Como si esto fuera poco en junio de 2020, Ecuador fue encontrado internacionalmente responsable por infringir su obligación de proteger a Paola Guzmán Albarracín contra el abuso y acoso sexual perpetrado por servidores públicos en un contexto educativo.

Paola fue acosada, abusada y violada por Bolívar Espín Zurita, entonces vicerrector del colegio público femenino Miguel Martínez Serrano de Guayaquil. Ella se suicidó en 2002, tras conocer que se encontraba embarazada de él.

Paola es la evidencia misma de que la violencia sexual tiene larga data en las aulas del país y que estas han dejado de ser lugares de referencia. Quizás nunca lo han sido.

En el contexto educativo la violencia se tolera y ejerce con la misma impunidad con la que el Estado la mira acontecer —a la distancia— desconectada de su proceder, con pasividad, omitiendo sus obligaciones. A sabiendas de que su inacción u omisión, lo vuelve tan responsable como los perpetradores.

La Comisión Aampetra en su informe, encontró políticamente responsables tanto a Augusto Espinosa y Freddy Peñafiel, exministros de educación, una conclusión extemporánea que no pudo materializarse en un juicio político en su contra, al haber fenecido el plazo para llevarlo a cabo, sumada a la falta de voluntad política de los asambleístas de la época, recordemos que Espinosa era asambleísta en ese momento y presidía la Comisión de Educación, Cultura, Ciencia y Tecnología, Innovación y Saberes Ancestrales de la Asamblea Nacional.

Foto: Archivo de Sybel Martínez.

Desde Augusto Espinosa ha habido seis ministros de educación, autoridades que tuvieron y tienen en sus manos la posibilidad de implementar verdaderos cambios al interior de las comunidades educativas  para erradicar la violencia en las aulas y que en el ejercicio de su labor, han preferido mirar a un costado: Augusto Espinosa, conoció el caso Aampetra y según sus propias declaraciones, cien denuncias de abuso sexual en cada año que estuvo a cargo de esta cartera de estado. Pese a esto, Espinosa no implementó el “Plan nacional integral para erradicar los delitos sexuales en el sistema educativo”, este quedó archivado, y nunca se determinó ni publicó parámetros nacionales para la prevención; Freddy Peñafiel, fue parte del Directorio de la Fundación La Condamine y conoció de primera mano el caso de El Principito y el de Emmanuel, una adolescente que fue seducida —también en La Condamine— durante cuatro años por su profesor de matemáticas, quien fue sentenciado a 4 años, la máxima pena, por grooming —seducción de una menor de edad por medios telemáticos—. Se trató de la primera sentencia por este tipo de delito en Ecuador. 

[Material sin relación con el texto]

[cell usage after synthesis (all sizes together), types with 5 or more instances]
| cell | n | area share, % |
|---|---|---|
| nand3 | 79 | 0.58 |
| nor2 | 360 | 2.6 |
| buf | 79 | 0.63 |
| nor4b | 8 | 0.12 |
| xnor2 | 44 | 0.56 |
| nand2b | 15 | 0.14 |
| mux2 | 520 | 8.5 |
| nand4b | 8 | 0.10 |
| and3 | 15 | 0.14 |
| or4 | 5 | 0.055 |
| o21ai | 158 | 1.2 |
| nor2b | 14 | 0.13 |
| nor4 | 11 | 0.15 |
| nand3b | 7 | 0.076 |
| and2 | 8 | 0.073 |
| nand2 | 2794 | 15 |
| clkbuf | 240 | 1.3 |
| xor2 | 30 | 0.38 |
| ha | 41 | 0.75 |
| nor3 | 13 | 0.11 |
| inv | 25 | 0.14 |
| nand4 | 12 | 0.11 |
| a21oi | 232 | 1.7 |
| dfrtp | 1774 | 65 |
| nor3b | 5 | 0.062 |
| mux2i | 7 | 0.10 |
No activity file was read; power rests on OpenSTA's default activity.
<file path="src/rtl/evmon_pkg.sv">
// Shared encodings and default geometry for the dual-counter event monitor.
package evmon_pkg;
    localparam int EVM_CNT_W   = 32;
    localparam int EVM_SEL_W   = 6;
    localparam int EVM_LO_LSB  = 4;
    localparam int EVM_UP_LSB  = 11;
    localparam int EVM_PARK_LO = 8'h14;
    localparam int EVM_PARK_UP = 8'h1C;

    // Event codes decoded by the selectors
    localparam int EVC_CYCLE = 0;
    localparam int EVC_INSTR = 1;
    localparam int EVC_CACHE = 9;

    // Control register bit positions
    localparam int CB_IRQ_EN = 0;
    localparam int CB_USER   = 1;
    localparam int CB_SUPER  = 2;
    localparam int CB_HYPER  = 3;

    typedef enum logic [1:0] {
        ADR_CTRL = 2'd0,
        ADR_CNT  = 2'd1,
        ADR_STAT = 2'd2,
        ADR_NONE = 2'd3
    } evm_addr_e;

    typedef enum logic [1:0] {
        PRV_USER  = 2'd0,
        PRV_SUPER = 2'd1,
        PRV_HYPER = 2'd2,
        PRV_IDLE  = 2'd3
    } evm_priv_e;
endpackage

</file>
<file path="src/rtl/evmon_ctrl.sv">
// Control register: interrupt enable, three shared context enables and two
// event-select fields. Assumes the caller decodes the address and presents
// only the write-data slices that map to real fields.
module evmon_ctrl #(
    parameter int SEL_W   = 6,
    parameter int PARK_LO = 8'h14,
    parameter int PARK_UP = 8'h1C
) (
    input  logic             clk,
    input  logic             rst_n,
    input  logic             we,
    input  logic [3:0]       wr_flags,
    input  logic [SEL_W-1:0] wr_sel_lo,
    input  logic [SEL_W-1:0] wr_sel_up,
    output logic             irq_en,
    output logic [2:0]       ctx_en,
    output logic [SEL_W-1:0] sel_lo,
    output logic [SEL_W-1:0] sel_up
);
    // Store fields; reset parks both counters with every enable off
    always_ff @(posedge clk) begin
        if (!rst_n) begin
            irq_en <= 1'b0;
            ctx_en <= '0;
            sel_lo <= SEL_W'(PARK_LO);
            sel_up <= SEL_W'(PARK_UP);
        end else if (we) begin
            irq_en <= wr_flags[0];
            ctx_en <= wr_flags[3:1];
            sel_lo <= wr_sel_lo;
            sel_up <= wr_sel_up;
        end
    end
endmodule

</file>
<file path="src/rtl/evmon_counter.sv">
// One event counter with its own event selector. IS_UPPER picks which cache
// strobe code 0x09 maps to and which park code applies. Assumes ctx_ok is
// already the privilege gate for this cycle. A write overrides an increment.
module evmon_counter #(
    parameter int CNT_W     = 32,
    parameter int SEL_W     = 6,
    parameter bit IS_UPPER  = 1'b0,
    parameter int PARK_CODE = 8'h14
) (
    input  logic             clk,
    input  logic             rst_n,
    input  logic [SEL_W-1:0] sel,
    input  logic             ctx_ok,
    input  logic             ev_cycle,
    input  logic             ev_instr,
    input  logic             ev_cache_ref,
    input  logic             ev_cache_miss,
    input  logic             ev_marker_nop,
    input  logic             wr_en,
    input  logic [CNT_W-1:0] wr_val,
    output logic [CNT_W-1:0] cnt_q,
    output logic             wrap
);
    import evmon_pkg::*;

    localparam logic [CNT_W-1:0] CNT_MAX = '1;

    logic ev_sel;
    logic inc;

    // Select the strobe named by the event code
    always_comb begin
        if (sel == SEL_W'(EVC_CYCLE))      ev_sel = ev_cycle;
        else if (sel == SEL_W'(EVC_INSTR)) ev_sel = ev_instr;
        else if (sel == SEL_W'(EVC_CACHE)) ev_sel = IS_UPPER ? ev_cache_miss : ev_cache_ref;
        else if (sel == SEL_W'(PARK_CODE)) ev_sel = ev_marker_nop;
        else                               ev_sel = 1'b0;
    end

    assign inc  = ev_sel & ctx_ok;
    assign wrap = inc & ~wr_en & (cnt_q == CNT_MAX);

    // Counter register: write wins, else step by one on a gated event
    always_ff @(posedge clk) begin
        if (!rst_n)      cnt_q <= '0;
        else if (wr_en)  cnt_q <= wr_val;
        else if (inc)    cnt_q <= cnt_q + 1'b1;
    end

    // never more than one step per clock without a write
    a_r8_single_step: assert property (@(posedge clk) disable iff (!rst_n)
        !wr_en |=> (cnt_q == $past(cnt_q) || cnt_q == CNT_W'($past(cnt_q) + 1'b1)));

    // a closed privilege gate freezes the count
    a_r6_gate_holds: assert property (@(posedge clk) disable iff (!rst_n)
        (!ctx_ok && !wr_en) |=> $stable(cnt_q));

    // a write lands regardless of events
    a_r3_write_wins: assert property (@(posedge clk) disable iff (!rst_n)
        wr_en |=> cnt_q == $past(wr_val));
endmodule

</file>
<file path="src/rtl/evmon_irq.sv">
// Sticky overflow flags with write-one-to-clear and the interrupt line.
// Assumes set pulses last one cycle; a set beats a clear in the same cycle.
module evmon_irq #(
    parameter int N = 2
) (
    input  logic         clk,
    input  logic         rst_n,
    input  logic [N-1:0] set_i,
    input  logic         clr_we,
    input  logic [N-1:0] clr_mask,
    input  logic         irq_en,
    output logic [N-1:0] flags_q,
    output logic         irq_o
);
    // Update flags: clear requested bits, then OR in new wraps
    always_ff @(posedge clk) begin
        if (!rst_n) flags_q <= '0;
        else        flags_q <= (flags_q & ~(clr_we ? clr_mask : '0)) | set_i;
    end

    // Interrupt when enabled and any flag is pending
    assign irq_o = irq_en & (|flags_q);

    // a flag only rises after a wrap pulse
    a_r9_no_spurious_flag: assert property (@(posedge clk) disable iff (!rst_n)
        (set_i == '0) |=> ((flags_q & ~$past(flags_q)) == '0));

    // a flag persists unless cleared
    a_r10_sticky: assert property (@(posedge clk) disable iff (!rst_n)
        !clr_we |=> ((flags_q & $past(flags_q)) == $past(flags_q)));
endmodule

</file>
<file path="src/rtl/evmon_top.sv">
// Dual-counter event monitor: control register, two gated event counters in
// one 64-bit register, sticky overflow flags and interrupt. Assumes one
// register access per cycle; reads are combinational on reg_addr.
module evmon_top
    import evmon_pkg::*;
#(
    parameter int CNT_W   = EVM_CNT_W,
    parameter int SEL_W   = EVM_SEL_W,
    parameter int LO_LSB  = EVM_LO_LSB,
    parameter int UP_LSB  = EVM_UP_LSB,
    parameter int PARK_LO = EVM_PARK_LO,
    parameter int PARK_UP = EVM_PARK_UP
) (
    input  logic               clk,
    input  logic               rst_n,
    input  logic               reg_we,
    input  logic [1:0]         reg_addr,
    input  logic [2*CNT_W-1:0] reg_wdata,
    output logic [2*CNT_W-1:0] reg_rdata,
    input  logic [1:0]         priv_lvl,
    input  logic               ev_cycle,
    input  logic               ev_instr,
    input  logic               ev_cache_ref,
    input  logic               ev_cache_miss,
    input  logic               ev_marker_nop,
    output logic               ovf_irq
);
    localparam int DATA_W = 2 * CNT_W;
    localparam int CTRL_W = UP_LSB + SEL_W;
    localparam logic [CNT_W-1:0] CNT_MAX = '1;

    logic             ctrl_we, cnt_we, stat_we;
    logic             irq_en;
    logic [2:0]       ctx_en;
    logic [SEL_W-1:0] sel_lo, sel_up;
    logic             ctx_ok;
    logic [CNT_W-1:0] cnt_val [2];
    logic [1:0]       wrap;
    logic [1:0]       flags;
    logic [CTRL_W-1:0] ctrl_word;

    // Decode register writes
    assign ctrl_we = reg_we && (reg_addr == ADR_CTRL);
    assign cnt_we  = reg_we && (reg_addr == ADR_CNT);
    assign stat_we = reg_we && (reg_addr == ADR_STAT);

    evmon_ctrl #(.SEL_W(SEL_W), .PARK_LO(PARK_LO), .PARK_UP(PARK_UP)) u_ctrl (
        .clk      (clk),
        .rst_n    (rst_n),
        .we       (ctrl_we),
        .wr_flags (reg_wdata[3:0]),
        .wr_sel_lo(reg_wdata[LO_LSB +: SEL_W]),
        .wr_sel_up(reg_wdata[UP_LSB +: SEL_W]),
        .irq_en   (irq_en),
        .ctx_en   (ctx_en),
        .sel_lo   (sel_lo),
        .sel_up   (sel_up)
    );

    // Shared privilege gate for both counters
    always_comb begin
        case (priv_lvl)
            PRV_USER:  ctx_ok = ctx_en[CB_USER-1];
            PRV_SUPER: ctx_ok = ctx_en[CB_SUPER-1];
            PRV_HYPER: ctx_ok = ctx_en[CB_HYPER-1];
            default:   ctx_ok = 1'b0;
        endcase
    end

    // Index 0 is the lower half, index 1 the upper half
    for (genvar g = 0; g < 2; g++) begin : g_cnt
        evmon_counter #(
            .CNT_W    (CNT_W),
            .SEL_W    (SEL_W),
            .IS_UPPER (g == 1),
            .PARK_CODE(g == 1 ? PARK_UP : PARK_LO)
        ) u_cnt (
            .clk          (clk),
            .rst_n        (rst_n),
            .sel          (g == 1 ? sel_up : sel_lo),
            .ctx_ok       (ctx_ok),
            .ev_cycle     (ev_cycle),
            .ev_instr     (ev_instr),
            .ev_cache_ref (ev_cache_ref),
            .ev_cache_miss(ev_cache_miss),
            .ev_marker_nop(ev_marker_nop),
            .wr_en        (cnt_we),
            .wr_val       (reg_wdata[g*CNT_W +: CNT_W]),
            .cnt_q        (cnt_val[g]),
            .wrap         (wrap[g])
        );
    end

    evmon_irq #(.N(2)) u_irq (
        .clk     (clk),
        .rst_n   (rst_n),
        .set_i   (wrap),
        .clr_we  (stat_we),
        .clr_mask(reg_wdata[1:0]),
        .irq_en  (irq_en),
        .flags_q (flags),
        .irq_o   (ovf_irq)
    );

    // Assemble the control word; gap bits between fields read zero
    always_comb begin
        ctrl_word = '0;
        ctrl_word[CB_IRQ_EN]         = irq_en;
        ctrl_word[CB_HYPER:CB_USER]  = ctx_en;
        ctrl_word[LO_LSB +: SEL_W]   = sel_lo;
        ctrl_word[UP_LSB +: SEL_W]   = sel_up;
    end

    // Read multiplexer
    always_comb begin
        case (reg_addr)
            ADR_CTRL: reg_rdata = DATA_W'(ctrl_word);
            ADR_CNT:  reg_rdata = {cnt_val[1], cnt_val[0]};
            ADR_STAT: reg_rdata = DATA_W'(flags);
            default:  reg_rdata = '0;
        endcase
    end

    // lower counter leaving all-ones without a write must flag
    a_r9_lo_wrap_flags: assert property (@(posedge clk) disable iff (!rst_n)
        (cnt_val[0] == CNT_MAX && !cnt_we) |=> (cnt_val[0] == CNT_MAX || flags[0]));

    // same for the upper counter
    a_r9_up_wrap_flags: assert property (@(posedge clk) disable iff (!rst_n)
        (cnt_val[1] == CNT_MAX && !cnt_we) |=> (cnt_val[1] == CNT_MAX || flags[1]));
endmodule

</file>
File: config.mk
export PLATFORM = sky130hd
export DESIGN_NAME = thermal_foldback
export DESIGN_NICKNAME = d
export VERILOG_FILES = /design/src/rtl/tfb_pkg.sv /design/src/rtl/tfb_sample.sv /design/src/rtl/tfb_hyst.sv /design/src/rtl/tfb_curve.sv /design/src/rtl/thermal_foldback.sv
export SDC_FILE = /design/constraint.sdc
export NUM_CORES = 1
export LEC_CHECK = 0
export BUFFER_PORTS_ARGS = -buffer_cell sky130_fd_sc_hd__buf_2
export CORE_ASPECT_RATIO = 2
export CORE_MARGIN = 2
export CORE_UTILIZATION = 35
export CTS_CLUSTER_SIZE = 30
export DETAILED_ROUTE_END_ITERATION = 8
export PLACE_DENSITY = 0.53
export SLEW_MARGIN = 20
export SYNTH_ARGS = -nofsm -noshare
export SYNTH_HDL_FRONTEND = slang
export SYNTH_HIERARCHICAL = 1
export SYNTH_SLANG_ARGS = --single-unit
File: constraint.sdc
create_clock -name clk_i -period 8.4 [get_ports clk_i]
set_input_delay 0.42 -clock clk_i [delete_from_list [all_inputs] [get_ports clk_i]]
set_output_delay 0.42 -clock clk_i [all_outputs]
set_load 0.02 [all_outputs]
File: src/rtl/tfb_pkg.sv
package tfb_pkg;

  // Piecewise derating: full below knee, zero at/after off point,
  // otherwise the larger of the steep line and the shallow line.
  function automatic int fold_curve(input int t, input int knee, input int off,
                                    input int steep, input int shallow, input int full);
    int s;
    int h;
    int r;
    if (t < knee) return full;
    if (t >= off) return 0;
    s = full - steep * (t - knee);
    h = shallow * (off - t);
    r = (s > h) ? s : h;
    if (r < 0) r = 0;
    return r;
  endfunction

  // Hysteretic trip latch: set at or above off, release below clr.
  function automatic logic next_trip(input logic cur, input int t, input int off, input int clr);
    if (cur) return (t >= clr);
    return (t >= off);
  endfunction

endpackage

Cuando se enteró lo que le sucedió a El Principito, Emmanuel le escribió esta carta:

Foto: Archivo de Sybel Martínez.

Fander Falconí tuvo que hacerle frente a la ola de indignación y rabia que se produjo en 2017, cuando la sociedad entera enmudeció tras conocer de la violencia sexual en el espacio educativo. Fue en su época que se solicitó a los medios de comunicación, pese a no existir norma en contrario, omitir el nombre de los colegios para no revictimizar a las niñas y niños de las instituciones educativas o más bien para no desprestigiar a las escuelas del país.

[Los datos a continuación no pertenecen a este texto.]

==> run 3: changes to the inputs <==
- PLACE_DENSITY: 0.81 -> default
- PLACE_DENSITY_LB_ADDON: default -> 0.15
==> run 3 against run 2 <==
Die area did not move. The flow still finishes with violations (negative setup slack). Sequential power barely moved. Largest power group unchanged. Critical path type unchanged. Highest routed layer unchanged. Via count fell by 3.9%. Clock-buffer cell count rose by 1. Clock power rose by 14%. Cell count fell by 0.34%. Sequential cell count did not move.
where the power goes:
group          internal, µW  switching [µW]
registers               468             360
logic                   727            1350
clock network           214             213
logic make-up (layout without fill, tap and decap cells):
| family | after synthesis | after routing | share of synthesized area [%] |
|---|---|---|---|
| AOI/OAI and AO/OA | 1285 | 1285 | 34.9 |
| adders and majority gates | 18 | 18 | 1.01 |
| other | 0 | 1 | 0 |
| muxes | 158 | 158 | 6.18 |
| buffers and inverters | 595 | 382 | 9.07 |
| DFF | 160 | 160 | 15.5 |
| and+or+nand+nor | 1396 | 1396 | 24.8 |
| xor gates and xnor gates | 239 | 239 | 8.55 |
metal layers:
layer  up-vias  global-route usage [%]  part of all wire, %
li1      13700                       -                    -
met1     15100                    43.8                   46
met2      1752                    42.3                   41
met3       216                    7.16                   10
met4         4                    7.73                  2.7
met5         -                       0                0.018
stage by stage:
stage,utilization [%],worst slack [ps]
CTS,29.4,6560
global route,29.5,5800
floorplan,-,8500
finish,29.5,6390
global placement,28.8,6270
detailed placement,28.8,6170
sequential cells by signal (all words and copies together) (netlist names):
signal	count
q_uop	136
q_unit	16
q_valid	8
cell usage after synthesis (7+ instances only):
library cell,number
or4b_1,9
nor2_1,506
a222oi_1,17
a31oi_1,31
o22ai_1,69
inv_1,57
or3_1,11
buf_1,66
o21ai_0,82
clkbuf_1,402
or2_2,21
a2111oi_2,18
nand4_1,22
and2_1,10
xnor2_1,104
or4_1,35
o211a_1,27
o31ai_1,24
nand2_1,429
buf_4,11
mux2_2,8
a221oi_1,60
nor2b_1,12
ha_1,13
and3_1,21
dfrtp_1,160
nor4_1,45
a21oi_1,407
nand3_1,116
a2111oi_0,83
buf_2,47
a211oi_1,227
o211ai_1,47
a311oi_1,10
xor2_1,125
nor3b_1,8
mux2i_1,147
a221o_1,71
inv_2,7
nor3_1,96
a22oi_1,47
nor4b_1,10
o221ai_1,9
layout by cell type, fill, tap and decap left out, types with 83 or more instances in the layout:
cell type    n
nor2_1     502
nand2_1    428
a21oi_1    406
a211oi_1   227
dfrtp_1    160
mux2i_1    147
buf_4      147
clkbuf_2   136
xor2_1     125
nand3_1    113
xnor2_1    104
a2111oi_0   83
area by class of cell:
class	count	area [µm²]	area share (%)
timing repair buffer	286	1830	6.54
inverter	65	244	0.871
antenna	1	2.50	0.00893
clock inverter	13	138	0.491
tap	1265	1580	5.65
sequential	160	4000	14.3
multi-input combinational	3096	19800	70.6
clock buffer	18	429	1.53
$ cat src/rtl/lux_i2c_target.sv
module lux_i2c_target
  import lux_i2c_pkg::*;
#(
  parameter logic [3:0] ADDR_HI     = 4'b1000,
  parameter int         DATA_W      = 16,
  parameter int         SYNC_STAGES = 2
) (
  input  logic              clk,
  input  logic              rst,
  input  logic              scl_in,
  input  logic              sda_in,
  input  logic [2:0]        addr_sel,
  input  logic [DATA_W-1:0] result_in,
  input  logic [DATA_W-1:0] counter_in,
  input  logic              ext_timing,
  output logic              sda_drive_low,
  output logic [7:0]        cmd_byte,
  output logic              cmd_strobe
);

  localparam int IDX_W = $clog2(2 * (DATA_W / 8));

  logic scl_lvl, sda_lvl, scl_rise, scl_fall, start_evt, stop_evt;

  i2c_line_sampler #(.SYNC_STAGES(SYNC_STAGES)) u_lines (
    .clk      (clk),
    .rst      (rst),
    .scl_in   (scl_in),
    .sda_in   (sda_in),
    .scl_lvl  (scl_lvl),
    .sda_lvl  (sda_lvl),
    .scl_rise (scl_rise),
    .scl_fall (scl_fall),
    .start_evt(start_evt),
    .stop_evt (stop_evt)
  );

  bus_state_t       state;
  logic [3:0]       bitcnt;
  logic [7:0]       sh;
  logic             rw;
  logic             addr_w_open;   // write address acked, no data byte yet
  logic             more;          // another byte follows the current one
  logic             mnack;
  logic             capture;
  logic [IDX_W-1:0] idx;
  logic [IDX_W-1:0] last_idx;
  logic [7:0]       rd_byte;
  logic [7:0]       cmd_q;
  logic             strobe_q;
  logic             drive_q;
  logic             addr_hit;

  lux_read_snapshot #(.DATA_W(DATA_W), .IDX_W(IDX_W)) u_snap (
    .clk       (clk),
    .rst       (rst),
    .capture   (capture),
    .result_in (result_in),
    .counter_in(counter_in),
    .cmd_in    (cmd_q),
    .ext_timing(ext_timing),
    .idx       (idx),
    .byte_out  (rd_byte),
    .last_idx  (last_idx)
  );

  assign addr_hit = (sh[7:1] == {ADDR_HI, addr_sel});

  always_ff @(posedge clk) begin
    if (rst) begin
      state       <= ST_IDLE;
      bitcnt      <= '0;
      sh          <= '0;
      rw          <= 1'b0;
      addr_w_open <= 1'b0;
      more        <= 1'b0;
      mnack       <= 1'b0;
      capture     <= 1'b0;
      idx         <= '0;
      cmd_q       <= 8'h00;
      strobe_q    <= 1'b0;
      drive_q     <= 1'b0;
    end else begin
      strobe_q <= 1'b0;
      capture  <= 1'b0;
      if (start_evt || stop_evt) begin
        // address-only write: run the stored command again
        if (addr_w_open) strobe_q <= 1'b1;
        addr_w_open <= 1'b0;
        drive_q     <= 1'b0;
        bitcnt      <= '0;
        state       <= start_evt ? ST_ADDR : ST_IDLE;
      end else begin
        unique case (state)
          ST_IDLE: ;
          ST_ADDR: begin
            if (scl_rise && bitcnt != 4'd8) begin
              sh     <= {sh[6:0], sda_lvl};
              bitcnt <= bitcnt + 4'd1;
            end else if (scl_fall && bitcnt == 4'd8) begin
              if (addr_hit) begin
                drive_q <= 1'b1;
                rw      <= sh[0];
                capture <= sh[0];
                idx     <= '0;
                state   <= ST_ADDR_ACK;
              end else begin
                state <= ST_IDLE;
              end
            end
          end
          ST_ADDR_ACK: begin
            if (scl_fall) begin
              bitcnt <= '0;
              if (rw) begin
                sh      <= rd_byte;
                drive_q <= ~rd_byte[7];
                state   <= ST_RD_BYTE;
              end else begin
                drive_q     <= 1'b0;
                addr_w_open <= 1'b1;
                state       <= ST_WR_BYTE;
              end
            end
          end
          ST_WR_BYTE: begin
            if (scl_rise && bitcnt != 4'd8) begin
              sh     <= {sh[6:0], sda_lvl};
              bitcnt <= bitcnt + 4'd1;
            end else if (scl_fall && bitcnt == 4'd8) begin
              drive_q <= 1'b1;
              state   <= ST_WR_ACK;
              if (addr_w_open) begin
                cmd_q       <= sh;
                strobe_q    <= 1'b1;
                addr_w_open <= 1'b0;
              end
            end
          end
          ST_WR_ACK: begin
            if (scl_fall) begin
              drive_q <= 1'b0;
              bitcnt  <= '0;
              state   <= ST_WR_BYTE;
            end
          end
          ST_RD_BYTE: begin
            if (scl_fall) begin
              if (bitcnt == 4'd7) begin
                drive_q <= 1'b0;
                more    <= (idx != last_idx);
                if (idx != last_idx) idx <= idx + 1'b1;
                state   <= ST_RD_ACK;
              end else begin
                sh      <= {sh[6:0], 1'b0};
                drive_q <= ~sh[6];
                bitcnt  <= bitcnt + 4'd1;
              end
            end
          end
          ST_RD_ACK: begin
            if (scl_rise) begin
              mnack <= sda_lvl;
            end else if (scl_fall) begin
              bitcnt <= '0;
              if (!mnack && more) begin
                sh      <= rd_byte;
                drive_q <= ~rd_byte[7];
                state   <= ST_RD_BYTE;
              end else begin
                drive_q <= 1'b0;
                state   <= ST_IDLE;
              end
            end
          end
          default: state <= ST_IDLE;
        endcase
      end
    end
  end

  assign sda_drive_low = drive_q;
  assign cmd_byte      = cmd_q;
  assign cmd_strobe    = strobe_q;

  AST_PULL_SCL_LOW: assert property (@(posedge clk) disable iff (rst)
    $rose(drive_q) |-> !scl_lvl);
  AST_RELEASE_SCL_LOW: assert property (@(posedge clk) disable iff (rst)
    ($fell(drive_q) && !$past(start_evt) && !$past(stop_evt)) |-> !scl_lvl);
  AST_CMD_WITH_STROBE: assert property (@(posedge clk) disable iff (rst)
    !$stable(cmd_q) |-> strobe_q);
  AST_STROBE_SINGLE: assert property (@(posedge clk) disable iff (rst)
    strobe_q |=> !strobe_q);
  AST_IDX_BOUND: assert property (@(posedge clk) disable iff (rst)
    idx <= last_idx);
  AST_IDLE_RELEASED: assert property (@(posedge clk) disable iff (rst)
    (state == ST_IDLE) |-> !drive_q);

endmodule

Falconí tuvo la posibilidad de revocar los permisos de funcionamiento de varios colegios que actuaron negligentemente, pero no lo hizo. Milton Luna tuvo un paso fugaz en esta cartera de estado, pasó sin pena ni gloria.

Monserrat Creamer, en cambio, minimizó todo hecho violento producido en las escuelas y, con un mensaje trillado de cero tolerancia a la violencia, no pudo evitar que un profesor grabe con su celular las partes íntimas de una estudiante en un colegio privado de Los Ríos. Tampoco la violación con resultado de muerte de una adolescente de 15 años en manos de su compañero de aula en el sector del Teleférico. Ni la violación de una adolescente de 15 años por parte del conserje de la institución educativa San Francisco de las Llagas, quien se dio a la fuga, gracias a la inacción de las autoridades de la escuela; entro otros tantos flagelos como el caso de tortura de niños y niños de 8 años del colegio Mejía a quien su maestra les ponía pañal, les daba leche con ají en una mamadera, amarraba sus manos y los golpeaba con una correa. Según Cramer, este caso respondía a un «lío de faldas» entre la profesora que denunció el hecho y la agresora que torturó a los niños.

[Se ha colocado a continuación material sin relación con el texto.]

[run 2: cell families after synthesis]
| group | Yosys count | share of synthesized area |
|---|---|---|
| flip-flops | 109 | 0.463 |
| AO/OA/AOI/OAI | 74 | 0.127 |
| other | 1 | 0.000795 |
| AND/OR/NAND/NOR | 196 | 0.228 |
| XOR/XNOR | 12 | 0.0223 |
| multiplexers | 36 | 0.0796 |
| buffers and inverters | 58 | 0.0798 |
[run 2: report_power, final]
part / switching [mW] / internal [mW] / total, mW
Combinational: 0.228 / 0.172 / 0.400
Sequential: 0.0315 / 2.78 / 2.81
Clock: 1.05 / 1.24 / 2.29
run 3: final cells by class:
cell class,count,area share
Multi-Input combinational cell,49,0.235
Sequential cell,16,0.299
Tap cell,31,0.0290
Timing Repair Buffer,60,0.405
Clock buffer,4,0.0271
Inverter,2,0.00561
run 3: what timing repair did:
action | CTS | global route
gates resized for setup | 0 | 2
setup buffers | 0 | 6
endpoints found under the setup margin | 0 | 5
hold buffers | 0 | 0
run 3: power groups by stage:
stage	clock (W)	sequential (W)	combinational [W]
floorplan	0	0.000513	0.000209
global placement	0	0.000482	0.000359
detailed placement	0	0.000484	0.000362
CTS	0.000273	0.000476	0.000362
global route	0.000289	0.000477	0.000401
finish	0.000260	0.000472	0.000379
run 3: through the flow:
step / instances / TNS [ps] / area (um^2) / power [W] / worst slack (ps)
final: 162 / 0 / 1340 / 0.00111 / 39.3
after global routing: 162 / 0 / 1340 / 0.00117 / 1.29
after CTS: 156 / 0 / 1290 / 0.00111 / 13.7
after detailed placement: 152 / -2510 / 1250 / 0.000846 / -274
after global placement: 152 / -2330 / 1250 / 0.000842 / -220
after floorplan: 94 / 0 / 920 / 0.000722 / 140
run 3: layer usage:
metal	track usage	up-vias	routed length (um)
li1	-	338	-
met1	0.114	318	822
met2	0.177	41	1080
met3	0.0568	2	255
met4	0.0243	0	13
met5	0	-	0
<file path="config.mk">
export PLATFORM = sky130hd
export DESIGN_NAME = ocadd_top
export DESIGN_NICKNAME = d
export VERILOG_FILES = /design/src/rtl/ocadd_pkg.sv /design/src/rtl/ocadd_prep.sv /design/src/rtl/ocadd_core.sv /design/src/rtl/ocadd_ovf.sv /design/src/rtl/ocadd_sticky.sv /design/src/rtl/ocadd_top.sv
export SDC_FILE = /design/constraint.sdc
export NUM_CORES = 1
export LEC_CHECK = 0
export BUFFER_PORTS_ARGS = -buffer_cell sky130_fd_sc_hd__buf_2
export CORE_ASPECT_RATIO = 0.5
export CORE_MARGIN = 5
export CORE_UTILIZATION = 43
export CTS_CLUSTER_DIAMETER = 80
export DETAILED_ROUTE_END_ITERATION = 7
export HOLD_SLACK_MARGIN = 0.03
export PLACE_DENSITY = 0.7
export SLEW_MARGIN = 10
export SYNTH_ARGS = -nofsm -noshare
export SYNTH_HDL_FRONTEND = slang
export SYNTH_SLANG_ARGS = --single-unit
export TNS_END_PERCENT = 20
</file>
<file path="constraint.sdc">
create_clock -name clk -period 8.25 [get_ports clk]
set_input_delay 0.4125 -clock clk [delete_from_list [all_inputs] [get_ports clk]]
set_output_delay 0.4125 -clock clk [all_outputs]
set_load 0.01 [all_outputs]
</file>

A la ministra Creamer la salvó la pandemia, no porque haya tenido un buen accionar durante esta crisis atípica sino porque la violencia en contra de las y los estudiantes se volvió digital y más posible de esconder.

Hoy, con María Brown a la cabeza, tampoco se ven visos de solución. Ha pasado un año desde que fue nombrada Ministra de Educación y la violencia en las aulas parece no estar entre sus prioridades. Tras conocer la violación de la adolescente del colegio fiscal Luis Napoleón Dillon, en el bus de transporte escolar, guardó un silencio incómodo, que luego se transformó en un escueto comunicado que fue modificado inmediatamente de haber sido subido a redes y, posteriormente, en una rueda de prensa entre personeros del ministerio y la rectora del plantel, en evidente muestra de respaldo a la actuación del colegio.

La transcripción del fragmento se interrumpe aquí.